I’m not allergic to this Kittens viral movement.
Alex recently sent around a video of a girl ‘reading’ a book with pictures of kittens in it. The video is called “Kittens: Inspired by Kittens”. We had a good chuckle over it, reciting lines from it, even showing it to our friends and SOs over the weekend after Taste of Soulard. This week, Alex stumbled upon a post about it on Fallon’s Blog. In it, it claims that the little girl in the video is actually the daughter of a Fallon ECD, Al Kelly.
The post goes on to give a list of lessons, seen below, as to what we can learn from this viral video homerun, which now has just over 1,915,500 views.
I do think we may learn 7 applicable lessons from “Kittens…” to add into our “viral video” toolbox for surefire success:
1) Embrace Silly – stupid is ok, too! (serendipity)
2) Getit?Gotit?Good. – make it a fast, easy “get”: a girl reading a childrens book about kittens – got it. (science)
3) Embrace ‘Good Enough’ – shoot it fast and cheap, poor production value is good enough as long as they see it and hear it. (science)
4) Tap an emotional core that people want to share in spreading – people are immediately on this girl’s side, we want to help her succeed at this book report. (serendipity)
5) Add Cute Kid – like Billy Dee Williams always said: “Works every time!”(science)
6) Add Cute Kittens (science)
7) Try, Try Again – rinse and repeat the above – the old broadcast method dictated we shoot one big production a year. The YouTube method says shoot more micro ideas and release them freely to the wild. (serendipity)
When Crystal and I came back from the Account Planning Conference in beautiful Miami last summer, we gave a presentation of our learnings to the agency. We chatted a lot on the topic of viral videos – showing everything from “I’m fucking Matt Damon” to “Where the hell is Matt?”. We talked about how viral videos can be educational in the projects we are working on – How do people share these? Why do they make spoofs based on them? Why are people so interested in these videos?
One of our Art Directors mentioned using viral videos in our briefings. We thought that was an excellent idea – both because it’s trendy as a medium and because it’s engaging as hell during a briefing. Showing a video that supports your brief is a way to bring your story to life – to give it some zing. I’m not sure if we’ve been drinking our Koolaid since that brilliant idea, but Fallon’s post brings me back to it. The benefits of viral we told the agency about in July haven’t changed, according to Fallon’s above outline – it’s cheap. It’s silly. It’s simple. It’s actionable. It’s emotional. It may not always have kittens – which I am highly allergic to – but dammit, it’s got sharing power.
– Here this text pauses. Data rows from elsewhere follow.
## src/rtl/serial_adder_seq_if.sv

```systemverilog
// Handshake and data bundle for the bit-serial adder.
// The ovf field exists only when SERIAL_ADDER_OVF_EN is defined.
interface serial_adder_seq_if #(parameter int WIDTH = 8);
    logic             start;
    logic [WIDTH-1:0] a_in;
    logic [WIDTH-1:0] b_in;
    logic             cin;
    logic             busy;
    logic             done;
    logic [WIDTH-1:0] sum_out;
    logic             cout;
`ifdef SERIAL_ADDER_OVF_EN
    logic             ovf;

    modport master (
        output start, a_in, b_in, cin,
        input  busy, done, sum_out, cout, ovf
    );
    modport slave (
        input  start, a_in, b_in, cin,
        output busy, done, sum_out, cout, ovf
    );
`else
    modport master (
        output start, a_in, b_in, cin,
        input  busy, done, sum_out, cout
    );
    modport slave (
        input  start, a_in, b_in, cin,
        output busy, done, sum_out, cout
    );
`endif
endinterface

```

## src/rtl/serial_adder_seq.sv

```systemverilog
// Bit-serial adder: one full-adder cell plus a carry flop, LSB first.
// Define SERIAL_ADDER_OVF_EN to add the signed-overflow output (ovf).
module serial_adder_seq #(
    parameter int WIDTH = 8
) (
    input logic               clk,
    input logic               rst,
    serial_adder_seq_if.slave bus
);
    localparam int CW = $clog2(WIDTH + 1);

    typedef enum logic [1:0] {IDLE, RUN, DONE} state_t;

    state_t           state;
    logic [WIDTH-1:0] a_sr;
    logic [WIDTH-1:0] b_sr;
    logic [WIDTH-1:0] sum_sr;
    logic             carry;
    logic [CW-1:0]    count;
    logic             busy_r;
    logic             done_r;
    logic [WIDTH-1:0] sum_r;
    logic             cout_r;
    logic             s_bit;
    logic             c_next;
    logic             accept;
    logic             last_bit;
`ifdef SERIAL_ADDER_OVF_EN
    logic             c_msb;
    logic             ovf_r;
`endif

    assign s_bit    = a_sr[0] ^ b_sr[0] ^ carry;
    assign c_next   = (a_sr[0] & b_sr[0]) | (carry & (a_sr[0] ^ b_sr[0]));
    assign accept   = bus.start && (state == IDLE || state == DONE);
    assign last_bit = (count == CW'(WIDTH - 1));

    assign bus.busy    = busy_r;
    assign bus.done    = done_r;
    assign bus.sum_out = sum_r;
    assign bus.cout    = cout_r;
`ifdef SERIAL_ADDER_OVF_EN
    assign bus.ovf     = ovf_r;
`endif

    always_ff @(posedge clk) begin
        if (rst) begin
            state  <= IDLE;
            a_sr   <= '0;
            b_sr   <= '0;
            sum_sr <= '0;
            carry  <= 1'b0;
            count  <= '0;
            busy_r <= 1'b0;
            done_r <= 1'b0;
            sum_r  <= '0;
            cout_r <= 1'b0;
`ifdef SERIAL_ADDER_OVF_EN
            c_msb  <= 1'b0;
            ovf_r  <= 1'b0;
`endif
        end else begin
            done_r <= 1'b0;
            unique case (state)
                IDLE: begin
                    if (bus.start) begin
                        state  <= RUN;
                        busy_r <= 1'b1;
                    end
                end
                RUN: begin
                    a_sr   <= {1'b0, a_sr[WIDTH-1:1]};
                    b_sr   <= {1'b0, b_sr[WIDTH-1:1]};
                    sum_sr <= {s_bit, sum_sr[WIDTH-1:1]};
                    carry  <= c_next;
                    count  <= count + CW'(1);
`ifdef SERIAL_ADDER_OVF_EN
                    // carry entering the MSB cell, for signed overflow
                    if (last_bit) c_msb <= carry;
`endif
                    if (last_bit) begin
                        state  <= DONE;
                        busy_r <= 1'b0;
                    end
                end
                DONE: begin
                    done_r <= 1'b1;
                    sum_r  <= sum_sr;
                    cout_r <= carry;
`ifdef SERIAL_ADDER_OVF_EN
                    ovf_r  <= c_msb ^ carry;
`endif
                    if (bus.start) begin
                        state  <= RUN;
                        busy_r <= 1'b1;
                    end else begin
                        state  <= IDLE;
                    end
                end
                default: begin
                    state  <= IDLE;
                    busy_r <= 1'b0;
                end
            endcase
            // operand capture happens after the result copy above
            if (accept) begin
                a_sr  <= bus.a_in;
                b_sr  <= bus.b_in;
                carry <= bus.cin;
                count <= '0;
            end
        end
    end
endmodule

```

## src/flat_wrapper.sv

```systemverilog
// flat-port wrapper written by rule: the top's interface ports become plain ports
module serial_adder_seq_flat 
#(
    parameter int WIDTH = 8
)
  (clk, rst, bus_start, bus_a_in, bus_b_in, bus_cin, bus_busy, bus_done, bus_sum_out, bus_cout);
  serial_adder_seq_if #(.WIDTH(WIDTH)) bus_i ();
  input logic clk;
  input logic rst;
  input wire logic [$bits(bus_i.start)-1:0] bus_start;
  input wire logic [$bits(bus_i.a_in)-1:0] bus_a_in;
  input wire logic [$bits(bus_i.b_in)-1:0] bus_b_in;
  input wire logic [$bits(bus_i.cin)-1:0] bus_cin;
  output wire logic [$bits(bus_i.busy)-1:0] bus_busy;
  output wire logic [$bits(bus_i.done)-1:0] bus_done;
  output wire logic [$bits(bus_i.sum_out)-1:0] bus_sum_out;
  output wire logic [$bits(bus_i.cout)-1:0] bus_cout;
  assign bus_i.start = bus_start;
  assign bus_i.a_in = bus_a_in;
  assign bus_i.b_in = bus_b_in;
  assign bus_i.cin = bus_cin;
  assign bus_busy = bus_i.busy;
  assign bus_done = bus_i.done;
  assign bus_sum_out = bus_i.sum_out;
  assign bus_cout = bus_i.cout;
  serial_adder_seq #(.WIDTH(WIDTH)) u_core (.clk(clk), .rst(rst), .bus(bus_i));
endmodule
```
Therefore, my dear RT Strategists, let’s share more videos. And not even just in briefings. Share in our huddles. Share in meetings. Share with your family and friends. Viral videos have become a form of joke-telling and storytelling, as the videos you share – or create – support the traditional story you’re trying to weave. And who doesn’t like looking savvy and groovy telling a traditional story in a non-traditional way? I don’t know about you, but I sure do like looking cool in front of other people. (Doesn’t happen often enough, though.)
To reward you for sitting through this failure of a post, here is the video.
I hate you.
But seriously, great title and awesome post. While it’s probably impossible to keep up with all the best viral videos, this site identifies one a day for five different categories:
http://www.todaysbigthing.com/about
I am in love with this video!
Failure of a post? What are you talking about, MP? Too cool for school. So, when are we shooting a vid with my dawgs?
I would like to meet the person that has been able to just watch this video once. I wonder the definition of successful viral should include multiple views by ONE person. Because I’ve watched it like 5 times.
Two things:
1. “Brainstorming!” at :15 should have been a dead giveaway that this was an inside job.
2. Is anyone else disturbed by the “bow-bow-chicka-bow-bow” at 1:08? I’m aware that kids grow up fast these days, but, isn’t she, like, six or seven?
Thanks, MP, for giving me a reason to watch this. I’d been resisting its pull because sometimes being a non-joiner seems like the cool thing to do. Now, having seen the error of my ways, I shall worship regularly at the altar of VV.
On the topic of viral lessons – add the lessons from Denny’s “nannerpus” commercial. Just one TV commercial in their campaign of taking breakfast seriously, that has spawned an Internet craze . . . but is it ok that their fake commercial is more “buzz worthy” than the real campaign.
http://www.youtube.com/results?search_type=&search_query=nannerpuss&aq=f
Silly yes, quick, good enough, fun, and cute – but is it helping Denny’s? I don’t know.
“NANNERPUSS VS COOKIEPUSS VS GODZILLA” almost gave me a seizure.
http://www.slideshare.net/akispicer/fallon-brainfood-inspired-by-kittens
Fallon talks about the Kittens wave on Brainfood.